10 Things Not As Hot As Davidson
With Davidson beating the t-total crap out of Wisconsin, and bringing a collective moan from office pools everywhere; it goes without saying (but I will say anyways), that Davidson is the hottest thing going on in sports right now, and it’s looking more and more like Stephen Curry may cure cancer, walk on water, and mix the perfect martini before the tournament is over. And he will continue to pronounce his name wrong while doing it. Since it’s not easy to find items that are as hot as the Wildcats (take that Kentucky, they just took your name and did something with it), here are a few things that are nowhere near as hot as Davidson:
10) Out of work former basketball players,who blow out cupcakes on shitty dunks.

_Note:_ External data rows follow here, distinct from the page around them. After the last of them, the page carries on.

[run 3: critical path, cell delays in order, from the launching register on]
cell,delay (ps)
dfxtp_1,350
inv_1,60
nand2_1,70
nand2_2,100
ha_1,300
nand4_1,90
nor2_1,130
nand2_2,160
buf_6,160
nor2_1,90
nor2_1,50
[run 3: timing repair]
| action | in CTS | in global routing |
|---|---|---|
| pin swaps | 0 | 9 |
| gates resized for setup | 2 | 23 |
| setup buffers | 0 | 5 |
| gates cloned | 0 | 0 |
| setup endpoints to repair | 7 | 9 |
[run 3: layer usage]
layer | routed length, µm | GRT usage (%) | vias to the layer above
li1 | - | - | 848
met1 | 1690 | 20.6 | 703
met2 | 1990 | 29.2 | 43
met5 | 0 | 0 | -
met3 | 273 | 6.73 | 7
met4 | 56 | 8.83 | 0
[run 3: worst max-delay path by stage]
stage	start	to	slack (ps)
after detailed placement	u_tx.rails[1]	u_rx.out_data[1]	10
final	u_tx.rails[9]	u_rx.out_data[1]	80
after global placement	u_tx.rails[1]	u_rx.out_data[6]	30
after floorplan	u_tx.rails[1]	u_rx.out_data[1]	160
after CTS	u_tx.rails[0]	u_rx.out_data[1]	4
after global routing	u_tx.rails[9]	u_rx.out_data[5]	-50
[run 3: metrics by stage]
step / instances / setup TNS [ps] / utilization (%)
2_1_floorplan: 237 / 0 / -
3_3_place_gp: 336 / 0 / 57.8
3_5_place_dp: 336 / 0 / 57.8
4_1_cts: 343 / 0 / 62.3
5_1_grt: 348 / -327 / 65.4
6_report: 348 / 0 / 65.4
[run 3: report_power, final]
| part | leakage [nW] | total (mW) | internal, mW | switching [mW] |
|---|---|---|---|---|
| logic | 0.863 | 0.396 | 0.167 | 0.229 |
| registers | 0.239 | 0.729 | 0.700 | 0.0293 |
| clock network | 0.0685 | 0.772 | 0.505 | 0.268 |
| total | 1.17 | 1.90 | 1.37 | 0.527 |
`config.mk`:
```
export PLATFORM = sky130hd
export DESIGN_NAME = uart_irq_unit
export DESIGN_NICKNAME = d
export VERILOG_FILES = /design/src/rtl/uart_irq_pkg.sv /design/src/rtl/uart_irq_sticky.sv /design/src/rtl/uart_irq_status.sv /design/src/rtl/uart_irq_gate.sv /design/src/rtl/uart_irq_vector.sv /design/src/rtl/uart_irq_unit.sv
export SDC_FILE = /design/constraint.sdc
export NUM_CORES = 1
export LEC_CHECK = 0
export ABC_CLOCK_PERIOD_IN_PS = 2200
export BUFFER_PORTS_ARGS = -buffer_cell sky130_fd_sc_hd__buf_2
export CORE_MARGIN = 2
export CORE_UTILIZATION = 30
export CTS_CLUSTER_SIZE = 25
export DETAILED_ROUTE_END_ITERATION = 8
export PLACE_DENSITY = 0.58
export SYNTH_ARGS = -nofsm -noshare
export SYNTH_HDL_FRONTEND = slang
export SYNTH_SLANG_ARGS = --single-unit
```
`constraint.sdc`:
```
create_clock -name clk -period 2.2 [get_ports clk]
set_input_delay 0.11 -clock clk [delete_from_list [all_inputs] [get_ports clk]]
set_output_delay 0.11 -clock clk [all_outputs]
set_load 0.05 [all_outputs]
```
`src/rtl/uart_irq_pkg.sv`:
```
package uart_irq_pkg;
  localparam int unsigned STAT_W   = 8;
  localparam int unsigned ADDR_W   = 4;
  localparam int unsigned BIT_PORT = 7;
  localparam int unsigned BIT_CNT  = 3;
  localparam int unsigned BIT_BRK  = 2;
  localparam int unsigned BIT_RX   = 1;
  localparam int unsigned BIT_TX   = 0;
  localparam int unsigned N_STICKY = 3;
endpackage

```
`src/rtl/uart_irq_sticky.sv`:
```
module uart_irq_sticky (
  input  logic clk,
  input  logic rst_n,
  input  logic set_i,
  input  logic clr_i,
  output logic q_o
);
  logic q_d;

  always_comb begin
    q_d = q_o;
    if (clr_i) q_d = 1'b0;
    if (set_i) q_d = 1'b1;  // a set in the same cycle wins
  end

  always_ff @(posedge clk or negedge rst_n) begin
    if (!rst_n) q_o <= 1'b0;
    else        q_o <= q_d;
  end
endmodule

```
`src/rtl/uart_irq_status.sv`:
```
module uart_irq_status
  import uart_irq_pkg::*;
(
  input  logic              clk,
  input  logic              rst_n,
  input  logic              ev_port_change,
  input  logic              ev_count_tc,
  input  logic              ev_timer_zero,
  input  logic              timer_mode,
  input  logic              ev_break_edge,
  input  logic              rx_level_irq,
  input  logic              tx_level_irq,
  input  logic              clr_port_read,
  input  logic              cmd_stop_count,
  input  logic              cmd_reset_break,
  output logic [STAT_W-1:0] status_o
);
  localparam int unsigned IDX_PORT = 2;
  localparam int unsigned IDX_CNT  = 1;
  localparam int unsigned IDX_BRK  = 0;

  logic [N_STICKY-1:0] set_v, clr_v, q_v;
  logic                phase_q, phase_d;
  logic                cnt_set;
  logic [1:0]          lvl_q, lvl_d;

  // timer mode: every second zero count completes one square-wave period
  always_comb begin
    phase_d = phase_q;
    if (!timer_mode)        phase_d = 1'b0;
    else if (ev_timer_zero) phase_d = ~phase_q;
  end

  always_comb begin
    cnt_set = timer_mode ? (ev_timer_zero & phase_q) : ev_count_tc;
    set_v[IDX_PORT] = ev_port_change;
    clr_v[IDX_PORT] = clr_port_read;
    set_v[IDX_CNT]  = cnt_set;
    clr_v[IDX_CNT]  = cmd_stop_count;
    set_v[IDX_BRK]  = ev_break_edge;
    clr_v[IDX_BRK]  = cmd_reset_break;
    lvl_d           = {rx_level_irq, tx_level_irq};
  end

  for (genvar i = 0; i < N_STICKY; i++) begin : g_sticky
    uart_irq_sticky u_bit (
      .clk   (clk),
      .rst_n (rst_n),
      .set_i (set_v[i]),
      .clr_i (clr_v[i]),
      .q_o   (q_v[i])
    );
  end

  always_ff @(posedge clk or negedge rst_n) begin
    if (!rst_n) begin
      phase_q <= 1'b0;
      lvl_q   <= 2'b00;
    end else begin
      phase_q <= phase_d;
      lvl_q   <= lvl_d;
    end
  end

  always_comb begin
    status_o           = '0;
    status_o[BIT_PORT] = q_v[IDX_PORT];
    status_o[BIT_CNT]  = q_v[IDX_CNT];
    status_o[BIT_BRK]  = q_v[IDX_BRK];
    status_o[BIT_RX]   = lvl_q[1];
    status_o[BIT_TX]   = lvl_q[0];
  end
endmodule

```
`src/rtl/uart_irq_gate.sv`:
```
module uart_irq_gate
  import uart_irq_pkg::*;
(
  input  logic              clk,
  input  logic              rst_n,
  input  logic              mask_we,
  input  logic [STAT_W-1:0] mask_wdata,
  input  logic [STAT_W-1:0] status_i,
  output logic [STAT_W-1:0] mask_o,
  output logic              irq_n_o
);
  logic [STAT_W-1:0] mask_d;
  logic              irq_n_d;

  always_comb begin
    mask_d  = mask_we ? mask_wdata : mask_o;
    irq_n_d = ~(|(status_i & mask_o));
  end

  always_ff @(posedge clk or negedge rst_n) begin
    if (!rst_n) begin
      mask_o  <= '0;
      irq_n_o <= 1'b1;
    end else begin
      mask_o  <= mask_d;
      irq_n_o <= irq_n_d;
    end
  end
endmodule

```
`src/rtl/uart_irq_vector.sv`:
```
module uart_irq_vector
  import uart_irq_pkg::*;
#(
  parameter logic [STAT_W-1:0] RESET_VAL = 8'h0F
) (
  input  logic              clk,
  input  logic              rst_n,
  input  logic              we,
  input  logic [STAT_W-1:0] wdata,
  output logic [STAT_W-1:0] vec_o
);
  logic [STAT_W-1:0] vec_d;

  always_comb vec_d = we ? wdata : vec_o;

  always_ff @(posedge clk or negedge rst_n) begin
    if (!rst_n) vec_o <= RESET_VAL;
    else        vec_o <= vec_d;
  end
endmodule

```
`src/rtl/uart_irq_unit.sv`:
```
module uart_irq_unit
  import uart_irq_pkg::*;
#(
  parameter logic [ADDR_W-1:0] STAT_ADDR = 4'h5,
  parameter logic [ADDR_W-1:0] VEC_ADDR  = 4'hC,
  parameter logic [STAT_W-1:0] VEC_RESET = 8'h0F
) (
  input  logic              clk,
  input  logic              rst_n,
  input  logic              cpu_rd,
  input  logic              cpu_wr,
  input  logic [ADDR_W-1:0] cpu_addr,
  input  logic [STAT_W-1:0] cpu_wdata,
  output logic [STAT_W-1:0] cpu_rdata,
  input  logic              iack_n,
  input  logic              ev_port_change,
  input  logic              ev_count_tc,
  input  logic              ev_timer_zero,
  input  logic              timer_mode,
  input  logic              ev_break_edge,
  input  logic              rx_level_irq,
  input  logic              tx_level_irq,
  input  logic              clr_port_read,
  input  logic              cmd_stop_count,
  input  logic              cmd_reset_break,
  output logic              irq_n
);
  logic [STAT_W-1:0] stat_w, mask_w, vec_w;
  logic              mask_we, vec_we;

  always_comb begin
    mask_we = cpu_wr && (cpu_addr == STAT_ADDR);
    vec_we  = cpu_wr && (cpu_addr == VEC_ADDR);
  end

  uart_irq_status u_status (
    .clk             (clk),
    .rst_n           (rst_n),
    .ev_port_change  (ev_port_change),
    .ev_count_tc     (ev_count_tc),
    .ev_timer_zero   (ev_timer_zero),
    .timer_mode      (timer_mode),
    .ev_break_edge   (ev_break_edge),
    .rx_level_irq    (rx_level_irq),
    .tx_level_irq    (tx_level_irq),
    .clr_port_read   (clr_port_read),
    .cmd_stop_count  (cmd_stop_count),
    .cmd_reset_break (cmd_reset_break),
    .status_o        (stat_w)
  );

  uart_irq_gate u_gate (
    .clk        (clk),
    .rst_n      (rst_n),
    .mask_we    (mask_we),
    .mask_wdata (cpu_wdata),
    .status_i   (stat_w),
    .mask_o     (mask_w),
    .irq_n_o    (irq_n)
  );

  uart_irq_vector #(.RESET_VAL(VEC_RESET)) u_vector (
    .clk   (clk),
    .rst_n (rst_n),
    .we    (vec_we),
    .wdata (cpu_wdata),
    .vec_o (vec_w)
  );

  // acknowledge takes priority over any ordinary read
  always_comb begin
    cpu_rdata = '0;
    if (!iack_n) begin
      cpu_rdata = vec_w;
    end else if (cpu_rd) begin
      if (cpu_addr == STAT_ADDR)     cpu_rdata = stat_w;
      else if (cpu_addr == VEC_ADDR) cpu_rdata = vec_w;
    end
  end
endmodule

```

9) Out of work former baseball stars, who dime out their former colleagues for money and as payback for fucking their wife (seriously Jose, do you really think that A-Rod was the only one tapping Jessica behind your back?).8) This year’s Wrestlemania.
7) Kevin O’Neil’s coaching prospects.
6) Fat chicks who smell like Chester Cheetah’s underwear. Trust me, I’ve met a few.
5) Spring Football Practice.
4) The people who give two shits about Spring Football Practice.
3) My sports betting after putting 100 on Tennessee to beat Louisville, and watching the Cardinals proceed to violate the Vols like an out-of-union porn star.
2) Poker on television. Sorry guys, the boom’s over, I’ve seen every possible hand, and I’m tired of watching it. Unless it’s Danica, Maria, and Erin playing three-card, panties wild, I’m just not interested in watching.
1) Bloggers who make up lame top ten lists when there’s nothing much else going on. Wait.